Latimer's LawLatimer's Law by Mel Sterling
My rating: 4 of 5 stars

I first read Sterling's manuscript for this book during Harlequin's So You Think You Can Write 2013 competition. I was completely mesmerized by Abby's story and Cade's blue eyes (and yes, loyal furry Mort). A few weeks ago I saw that this was finally a full long book. Thus with lots of enthusiasm I re-visited this story; and let me tell you: it's as good as ever.

This is a neatly emotionally wrapped story about resilience, self esteem and love in the mist of domestic abuse. It will certainly draw your empathic and romantic side. Steeling is an excellent story teller and you'll be devouring Latimer's Law in a very short time.

This story is told from three points of view:

Abby, who in the first two pages ends up committing grand theft auto trying to desperately escape her abused life.

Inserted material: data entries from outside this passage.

==> src/rtl/rv_pkg.sv <==
// -----------------------------------------------------------------------------
// rv_pkg -- shared definitions for the instruction fetch stage.
//   fetch_state_e    : fetch FSM states (REQ, RESP, DROP)
//   RESET_PC_DEFAULT : default fetch address after reset
// -----------------------------------------------------------------------------
package rv_pkg;

  // REQ  : may issue a request at pc
  // RESP : waiting for the response of a live request
  // DROP : waiting for the response of a request made stale by a redirect
  typedef enum logic [1:0] {
    REQ  = 2'd0,
    RESP = 2'd1,
    DROP = 2'd2
  } fetch_state_e;

  localparam logic [31:0] RESET_PC_DEFAULT = 32'h0000_0000;

endpackage : rv_pkg

==> src/rtl/adder.sv <==
// -----------------------------------------------------------------------------
// adder -- plain combinational adder, sum wraps modulo 2^WIDTH.
//   a_i, b_i : operands
//   cin_i    : carry in
//   sum_o    : a_i + b_i + cin_i (truncated to WIDTH bits)
// -----------------------------------------------------------------------------
module adder #(
  parameter int WIDTH = 32
) (
  input  logic [WIDTH-1:0] a_i,
  input  logic [WIDTH-1:0] b_i,
  input  logic             cin_i,
  output logic [WIDTH-1:0] sum_o
);

  assign sum_o = a_i + b_i + {{(WIDTH-1){1'b0}}, cin_i};

endmodule : adder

Caede, a blue eyed Deputy who has a loyal four legged companion Mort as part of his job as a K-9 officer. He is smart, caring has some issues of his own and oh so swoon worthy!

Marsh, the meanest of all and basically the antagonist of the story, being the culprit of Abby's domestic abuse. It was very very awful to be in his head. Which means that the author did a good job, by creating a hateful and realistic mad man.

This books occurs in a period of three days, making you wonder how all the little choices can turn someone's life. Being one of the few realistic fiction stories I've read, I know this one has touched me in my wistful romantic side, that still believes in hopeful (and sometimes happy) resolutions for awful circumstances. It's sad, fun, sexy and heart warming.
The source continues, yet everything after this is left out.